To implement a low-rank and subspace model-based reconstruction for 3D deuterium metabolic imaging (DMI) and compare its performance against Fourier transform-based (FFT) reconstruction in terms of spectral fitting reliability.

METHODS

Both reconstruction methods were applied on simulated and experimental DMI data. Numerical simulations were performed to evaluate the effect of increasing acceleration factors. The impact on spectral fitting results, SNR, and the overall normalized root mean square error (NRMSE) compared to ground-truth data were calculated.
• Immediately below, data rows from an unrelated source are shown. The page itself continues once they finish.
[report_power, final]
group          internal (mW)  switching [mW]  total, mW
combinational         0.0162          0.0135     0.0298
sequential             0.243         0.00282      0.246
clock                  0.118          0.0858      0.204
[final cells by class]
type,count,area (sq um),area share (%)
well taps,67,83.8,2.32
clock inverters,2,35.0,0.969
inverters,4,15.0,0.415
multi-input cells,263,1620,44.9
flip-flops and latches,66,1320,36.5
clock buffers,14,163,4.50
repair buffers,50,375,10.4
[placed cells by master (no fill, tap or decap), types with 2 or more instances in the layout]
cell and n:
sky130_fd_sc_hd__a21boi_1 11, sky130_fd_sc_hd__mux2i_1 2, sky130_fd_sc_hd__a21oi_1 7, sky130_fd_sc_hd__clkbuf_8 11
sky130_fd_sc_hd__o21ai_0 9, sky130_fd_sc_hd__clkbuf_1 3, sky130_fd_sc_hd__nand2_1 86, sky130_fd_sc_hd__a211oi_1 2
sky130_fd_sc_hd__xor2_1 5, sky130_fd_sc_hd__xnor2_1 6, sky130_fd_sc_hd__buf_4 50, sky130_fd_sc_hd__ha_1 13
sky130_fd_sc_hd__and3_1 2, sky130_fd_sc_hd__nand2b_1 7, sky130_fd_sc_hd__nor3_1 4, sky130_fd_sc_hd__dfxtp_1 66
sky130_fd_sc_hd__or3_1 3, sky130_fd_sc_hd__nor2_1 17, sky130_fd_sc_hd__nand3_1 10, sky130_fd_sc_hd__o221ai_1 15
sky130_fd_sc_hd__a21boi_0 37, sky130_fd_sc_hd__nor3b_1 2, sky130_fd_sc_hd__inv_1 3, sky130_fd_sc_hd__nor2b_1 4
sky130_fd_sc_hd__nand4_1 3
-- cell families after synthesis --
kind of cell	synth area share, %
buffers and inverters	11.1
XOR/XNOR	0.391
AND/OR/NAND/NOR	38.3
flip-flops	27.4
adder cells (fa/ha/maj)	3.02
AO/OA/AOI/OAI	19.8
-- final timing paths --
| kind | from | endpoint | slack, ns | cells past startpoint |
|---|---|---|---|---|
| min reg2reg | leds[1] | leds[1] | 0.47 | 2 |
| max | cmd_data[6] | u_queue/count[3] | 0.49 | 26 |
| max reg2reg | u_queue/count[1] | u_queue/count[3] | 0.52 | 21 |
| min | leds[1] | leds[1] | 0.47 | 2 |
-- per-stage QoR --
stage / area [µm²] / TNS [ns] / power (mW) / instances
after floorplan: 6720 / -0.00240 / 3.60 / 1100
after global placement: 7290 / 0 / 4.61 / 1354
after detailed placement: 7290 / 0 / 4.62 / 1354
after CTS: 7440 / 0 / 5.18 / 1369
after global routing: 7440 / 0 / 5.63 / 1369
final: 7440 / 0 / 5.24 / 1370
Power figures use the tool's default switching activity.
$ cat src/rtl/rename_tbl_pkg.sv
package rename_tbl_pkg;

  localparam int unsigned DEF_NUM_REGS  = 8;
  localparam int unsigned DEF_DATA_W    = 32;
  localparam int unsigned DEF_NUM_PROD  = 11;
  localparam int unsigned DEF_INIT_BASE = 256;

  // Next-state choice for a slot's producer tag
  typedef enum logic [1:0] {
    TAG_KEEP   = 2'd0,
    TAG_CLEAR  = 2'd1,
    TAG_RENAME = 2'd2
  } tag_sel_e;

endpackage

$ cat src/rtl/rename_tbl_slot.sv
module rename_tbl_slot
  import rename_tbl_pkg::*;
#(
  parameter int unsigned          DATA_W   = DEF_DATA_W,
  parameter int unsigned          TAG_W    = 4,
  parameter logic [DATA_W-1:0]    INIT_VAL = '0
) (
  input  logic              clk,
  input  logic              rst,
  input  logic              bc_valid,
  input  logic [TAG_W-1:0]  bc_tag,
  input  logic [DATA_W-1:0] bc_data,
  input  logic              ren_hit,
  input  logic [TAG_W-1:0]  ren_tag,
  output logic [DATA_W-1:0] val_q,
  output logic [TAG_W-1:0]  tag_q
);

  logic     bc_match;
  tag_sel_e tag_sel;

  assign bc_match = bc_valid && (tag_q != '0) && (tag_q == bc_tag);

  // A rename outranks the clear that a matching broadcast would cause
  always_comb begin
    if (ren_hit)       tag_sel = TAG_RENAME;
    else if (bc_match) tag_sel = TAG_CLEAR;
    else               tag_sel = TAG_KEEP;
  end

  always_ff @(posedge clk) begin
    if (rst) begin
      val_q <= INIT_VAL;
      tag_q <= '0;
    end else begin
      if (bc_match) val_q <= bc_data;
      unique case (tag_sel)
        TAG_RENAME: tag_q <= ren_tag;
        TAG_CLEAR:  tag_q <= '0;
        default:    tag_q <= tag_q;
      endcase
    end
  end

endmodule

$ cat src/rtl/rename_tbl_read.sv
module rename_tbl_read #(
  parameter int unsigned NUM_REGS = 8,
  parameter int unsigned DATA_W   = 32,
  parameter int unsigned TAG_W    = 4,
  localparam int unsigned IDX_W   = (NUM_REGS > 1) ? $clog2(NUM_REGS) : 1
) (
  input  logic [IDX_W-1:0]                idx,
  input  logic [NUM_REGS-1:0][DATA_W-1:0] vals,
  input  logic [NUM_REGS-1:0][TAG_W-1:0]  tags,
  input  logic                            bc_valid,
  input  logic [TAG_W-1:0]                bc_tag,
  input  logic [DATA_W-1:0]               bc_data,
  output logic [DATA_W-1:0]               out_val,
  output logic [TAG_W-1:0]                out_tag
);

  logic [DATA_W-1:0] raw_val;
  logic [TAG_W-1:0]  raw_tag;
  logic              bypass;

  assign raw_val = vals[idx];
  assign raw_tag = tags[idx];
  assign bypass  = bc_valid && (raw_tag != '0) && (raw_tag == bc_tag);

  always_comb begin
    if (bypass) begin
      out_val = bc_data;
      out_tag = '0;
    end else if (raw_tag != '0) begin
      out_val = '0;
      out_tag = raw_tag;
    end else begin
      out_val = raw_val;
      out_tag = '0;
    end
  end

endmodule

$ cat src/rtl/rename_status_table.sv
module rename_status_table
  import rename_tbl_pkg::*;
#(
  parameter int unsigned NUM_REGS  = DEF_NUM_REGS,
  parameter int unsigned DATA_W    = DEF_DATA_W,
  parameter int unsigned NUM_PROD  = DEF_NUM_PROD,
  parameter int unsigned INIT_BASE = DEF_INIT_BASE,
  localparam int unsigned TAG_W    = $clog2(NUM_PROD + 1),
  localparam int unsigned IDX_W    = (NUM_REGS > 1) ? $clog2(NUM_REGS) : 1
) (
  input  logic              clk,
  input  logic              rst,
  input  logic              iss_valid,
  output logic              iss_ready,
  input  logic [IDX_W-1:0]  iss_src1,
  input  logic [IDX_W-1:0]  iss_src2,
  input  logic              iss_dst_en,
  input  logic [IDX_W-1:0]  iss_dst,
  input  logic [TAG_W-1:0]  iss_dst_tag,
  input  logic              bc_valid,
  input  logic [TAG_W-1:0]  bc_tag,
  input  logic [DATA_W-1:0] bc_data,
  output logic [DATA_W-1:0] src1_val,
  output logic [TAG_W-1:0]  src1_tag,
  output logic [DATA_W-1:0] src2_val,
  output logic [TAG_W-1:0]  src2_tag
);

  logic [NUM_REGS-1:0][DATA_W-1:0] reg_val;
  logic [NUM_REGS-1:0][TAG_W-1:0]  reg_tag;
  logic [NUM_REGS-1:0]             ren_hit;
  logic                            iss_fire;

  assign iss_ready = ~rst;
  assign iss_fire  = iss_valid && iss_ready && iss_dst_en;

  for (genvar gi = 0; gi < NUM_REGS; gi++) begin : g_slot
    localparam logic [DATA_W-1:0] SLOT_INIT = DATA_W'(INIT_BASE + gi);

    assign ren_hit[gi] = iss_fire && (iss_dst == IDX_W'(gi));

    rename_tbl_slot #(
      .DATA_W   (DATA_W),
      .TAG_W    (TAG_W),
      .INIT_VAL (SLOT_INIT)
    ) u_slot (
      .clk      (clk),
      .rst      (rst),
      .bc_valid (bc_valid),
      .bc_tag   (bc_tag),
      .bc_data  (bc_data),
      .ren_hit  (ren_hit[gi]),
      .ren_tag  (iss_dst_tag),
      .val_q    (reg_val[gi]),
      .tag_q    (reg_tag[gi])
    );
  end

  rename_tbl_read #(
    .NUM_REGS (NUM_REGS),
    .DATA_W   (DATA_W),
    .TAG_W    (TAG_W)
  ) u_rd1 (
    .idx      (iss_src1),
    .vals     (reg_val),
    .tags     (reg_tag),
    .bc_valid (bc_valid),
    .bc_tag   (bc_tag),
    .bc_data  (bc_data),
    .out_val  (src1_val),
    .out_tag  (src1_tag)
  );

  rename_tbl_read #(
    .NUM_REGS (NUM_REGS),
    .DATA_W   (DATA_W),
    .TAG_W    (TAG_W)
  ) u_rd2 (
    .idx      (iss_src2),
    .vals     (reg_val),
    .tags     (reg_tag),
    .bc_valid (bc_valid),
    .bc_tag   (bc_tag),
    .bc_data  (bc_data),
    .out_val  (src2_val),
    .out_tag  (src2_tag)
  );

endmodule

$ cat config.mk
export PLATFORM = sky130hd
export DESIGN_NAME = rename_status_table
export DESIGN_NICKNAME = d
export VERILOG_FILES = /design/src/rtl/rename_tbl_pkg.sv /design/src/rtl/rename_tbl_slot.sv /design/src/rtl/rename_tbl_read.sv /design/src/rtl/rename_status_table.sv
export SDC_FILE = /design/constraint.sdc
export NUM_CORES = 1
export LEC_CHECK = 0
export BUFFER_PORTS_ARGS = -buffer_cell sky130_fd_sc_hd__buf_2
export CAP_MARGIN = 20
export CORE_UTILIZATION = 45
export CTS_BUF_LIST = sky130_fd_sc_hd__clkbuf_16
export DETAILED_ROUTE_END_ITERATION = 8
export PLACE_DENSITY_LB_ADDON = 0.1
export SLEW_MARGIN = 20
export SYNTH_ARGS = -nofsm -noshare
export SYNTH_HDL_FRONTEND = slang
export SYNTH_SLANG_ARGS = --single-unit
$ cat constraint.sdc
create_clock -name clk -period 2.86 [get_ports clk]
set_input_delay 0.286 -clock clk [delete_from_list [all_inputs] [get_ports clk]]
set_output_delay 0.286 -clock clk [all_outputs]
set_load 0.01 [all_outputs]
==> results by group <==
Yosys
  • Fraction of the yosys area taken by sequential cells: 0.339
  • Adder and majority gate portion of the synthesized area: 0
  • Number of instances in the synthesized netlist: 1,591
  • Synth Warn #: 0
  • Distinct cell type count of the synthesized netlist: 36
  • Parity-gate share of the synthesized area counting xor and xnor cells: 0.0154
  • Largest family of logic cells by synthesized area: multiplexers
  • Nets in the synthesized netlist: 1,645
  • Post-Synthesis Cell Area: 17,000 sq um
  • FF+latch count, synth: 288
  • Portion of netlist area occupied by mux cells: 0.389
  • EDFF count, synth: 0
  • Leading cell types by total area after synthesis: dfxtp_1, mux4_2, mux2i_1
  • Share of flip-flops with an asynchronous set or reset: 0
  • Top cell type's share of synthesized area: 0.339
  • Post-synth top area cell: dfxtp_1
  • Average cell area after synthesis: 10.7 sq um
  • Complex-gate fraction of the synthesized area: 0.0855
  • Most used flip-flop cell after synthesis: dfxtp_1
  • Simple logic cell fraction of the synthesized area: 0.115

STA
  • Slew @ Worst Pin: 0.960 ns
  • Setup repair after global routing missed its margin: yes
  • Max-slew violations: 0
  • Final setup margin: -0.237 ns
  • Post-layout minimum cycle time: 3.10 ns
  • Largest clock skew in the final design: 0.0134 ns
  • Fraction of the cycle the final worst path needs: 1.08
  • Total count of hold-check failures in the final report: 0
  • Worst-case headroom to the max-slew limit: 0.360
  • Setup-violating endpoint count in the final report: 68
  • Maximum clock frequency: 323 MHz

Clock tree
  • Source-to-sink clock delay at the later pin of the worst-skew pair: 0.51 ns
  • Largest buffer count on any clock path: 3
  • Clock Sinks: 288
  • Clock root buffer: clkbuf_16
  • Clock input transition at the sequential cells of the worst setup and hold paths: 0.06 ns
  • Number of H-tree levels: 2
  • Clock tree from TritonCTS: done
  • Total CTS buffers: 35

Critical path
  • Reg2Reg Setup Slack: 0.76 ns
  • Worst r2r path cells: 6
  • Worst EP required: 2.57 ns
  • Type of the setup path with the least slack: reg2out
  • Beginning of the worst register-to-register path: g_slot[2].u_slot.tag_q[2]$_SDFFE_PP0P_
  • Sequence of cells on the critical path: mux4_2 > mux2i_4 > xor2_2 > a21bo_4 > buf_12 > o41ai_4 > buf_2
  • End of the worst register-to-register path: g_slot[2].u_slot.val_q[18]$_SDFFE_PP0P_
  • Largest stage delay on the critical path: 0.50 ns
  • Slowest stage cell on the critical path: mux4_2
  • Launching element type of the critical path: register
  • Arrival time worst endpoint: 2.81 ns
  • Endpoint kind of the worst setup timing path: primary output
  • Max FO, Critical Path: 14

Outcome
  • Failing checks: setup timing
  • Run status: finished, violations left

Global routing
  • Largest net degree at the start of global routing: 183
  • Wire length of the first global-routing pass: 80.2 mm
  • Antenna violations before repair: 2
  • Combined global-route utilization of all metal layers: 0.273
  • Number of global-route vias before repair: 13,300
  • Total global routing overflow: 0

Detailed routing
  • Number of remaining DRC errors: 0
  • Drt first pass iters: 5
  • Routed WL per cell: 24.0 microns
  • Antenna viol nets, final: 0
  • Vias per inst: 5.93
  • Via total after detailed routing: 13,100
  • Starting DRT DRC Count: 1,012
  • Routed wire length: 53.2 mm

Cells and area
  • Nets: 1,742
  • Layout overhead on the synthesized area: 21.4%
  • Most frequent standard cell in the layout excluding fill and tap cells: dfxtp_1
  • Fillcell total: 3,299
  • Number of antenna cells inserted: 0
  • Fraction of layout cells with a size suffix above 1: 0.365
  • Post-layout util: 0.559
  • Commonest non-fill, non-tap cells in the layout: dfxtp_1, mux2i_1, nor2_1, mux4_2, buf_2

Floorplan
  • Die Y-Extent: 197 microns
  • Die area: 38,600 sq um
  • Die X: 197 microns
  • Core Box Area: 37,000 sq um
  • Initial core utilization: 0.461
  • Site row count: 70
  • IO Pins: 127

Placed design
  • Input/output buffers: 126
  • HPWL after DPL: 32.3 mm
  • Routability congestion estimate from global placement: 0.831

Job
  • Max Cap Viol: 0

Power
  • LEAKAGE: 0.00774 uW
  • Post-layout total power: 9390 uW
  • Pwr Density: 454 nW/um^2
  • Peak supply drop: 0.378 mV

Hold path
  • Hold Crit Start: iss_dst_tag[1]
  • Class of the worst hold path: in2reg
  • Endpoint, Worst Hold: g_slot[1].u_slot.tag_q[1]$_SDFFE_PP0P_
  • Min-Delay Path Depth: 3
[power breakdown]
group / internal (uW) / switching, uW / total, uW
sequential: 4010 / 7.26 / 4020
clock: 2480 / 1760 / 4240
combinational: 411 / 711 / 1120
total: 6910 / 2480 / 9390
[state kept, by name, summed over array words and instances (netlist names)]
register	cells
g_slot.u_slot.val_q	256
g_slot.u_slot.tag_q	32
[cells by family after synthesis]
| group | Yosys count |
|---|---|
| simple gates | 458 |
| mux | 474 |
| compound gates | 128 |
| flops | 288 |
| xor+xnor | 30 |
| buf+inv | 213 |
[per-layer routing]
layer | routed length (microns) | part of all wire | global-route usage | up-vias
li1 | - | - | - | 5997
met1 | 24400 | 0.46 | 0.384 | 6616
met2 | 24300 | 0.46 | 0.431 | 428
met3 | 3300 | 0.062 | 0.0474 | 84
met4 | 1210 | 0.023 | 0.0755 | 4
met5 | 25 | 0.00047 | 0 | -
[area by class of cell]
cell class	count	area (sq um)	area share
Multi-Input combinational cell	1090	11100	0.535
Sequential cell	288	5800	0.280
Timing Repair Buffer	238	1990	0.0962
Clock buffer	35	876	0.0424
Tap cell	504	631	0.0305
Clock inverter	25	186	0.00902
Inverter	35	135	0.00654
[synth_stat cells, types with 26 or more instances]
cell / n
dfxtp_1: 288
mux2i_1: 264
nor2_1: 262
mux4_2: 140
clkbuf_1: 100
nand2_1: 72
mux2_2: 66
nand3_1: 66
o41ai_2: 60
buf_2: 56
inv_1: 35
a21oi_1: 26
xnor2_1: 26
[timing repair]
| action | in CTS | in global routing |
|---|---|---|
| pin swaps | 19 | 11 |
| cloned | 4 | 5 |
| setup buffers | 16 | 8 |
| hold buffers | 0 | 0 |
| gates resized for setup | 69 | 73 |
| hold endpoints to repair | 0 | 0 |
| endpoints found under the setup margin | 72 | 72 |
[critical path, delay by kind of cell, from the launching register on]
kind | cells | cell delay (ns)
muxes | 2 | 0.70
AOI/OAI and AO/OA | 2 | 0.66
buffers and inverters | 2 | 0.38
DFF | 1 | 0.36
xor gates and xnor gates | 1 | 0.20
[metrics by stage]
stage | setup slack [ns] | hold slack [ns] | TNS, ns | area, sq um | std cells
6_report | -0.237 | 0.123 | -10.91 | 20700 | 2215
5_1_grt | -0.303 | 0.130 | -15.61 | 20700 | 2215
4_1_cts | -0.209 | 0.108 | -9.81 | 20100 | 2204
3_5_place_dp | -0.0629 | 0.480 | -0.135 | 18400 | 2124
3_3_place_gp | -0.0123 | 0.468 | -0.0123 | 18400 | 2124
2_1_floorplan | 0.430 | 0.453 | 0 | 17000 | 1591
[how the worst max path moves through the flow]
stage	startpoint	endpoint	slack, ns	cells after the start
2_1_floorplan	iss_src2[2]	src2_val[10]	0.43	8
3_3_place_gp	iss_src1[2]	src1_val[27]	-0.01	10
3_5_place_dp	iss_src1[2]	src1_val[28]	-0.06	10
4_1_cts	g_slot[7].u_slot.tag_q[0]$_SDFFE_PP0P_	src1_val[28]	-0.21	7
5_1_grt	g_slot[6].u_slot.tag_q[3]$_SDFFE_PP0P_	src1_val[24]	-0.30	8
6_report	g_slot[4].u_slot.tag_q[0]$_SDFFE_PP0P_	src2_val[29]	-0.24	7
No activity file was read; power rests on OpenSTA's default activity.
A comparative analysis was performed on DMI data acquired from the human liver, including both natural abundance and post-deuterated glucose intake data at 7 T.

RESULTS

Simulation showed the Cramer-Rao lower bound [%] of water, glucose, sum of glutamate and glutamine (Glx), and lipid signals for the low-rank and subspace model-based reconstruction at R = 1.0 was 12.4, 14.7, 17.3, and 11.0 times lower than FFT. At R = 1.1, NRMSE was 1.4%, 1.3%, 0.8%, and 4.2% lower for the water, glucose, Glx, and lipid, respectively, compared to FFT. However, the NRMSE of the Glx and lipid increased by 0.4% and 3.2% at R = 1.3. For the in vivo DMI experiment, SNR was 2.5-3.0 times higher compared to FFT. The fitted amplitude of water and glucose peaks showed Cramer-Rao lower bound [%] values that were approximately 2.3 times lower than FFT.

CONCLUSION

Simulations and in vivo experiments on the human liver demonstrate that low-rank and subspace model-based reconstruction with undersampled data mitigates noise and enhances spectral fitting quality.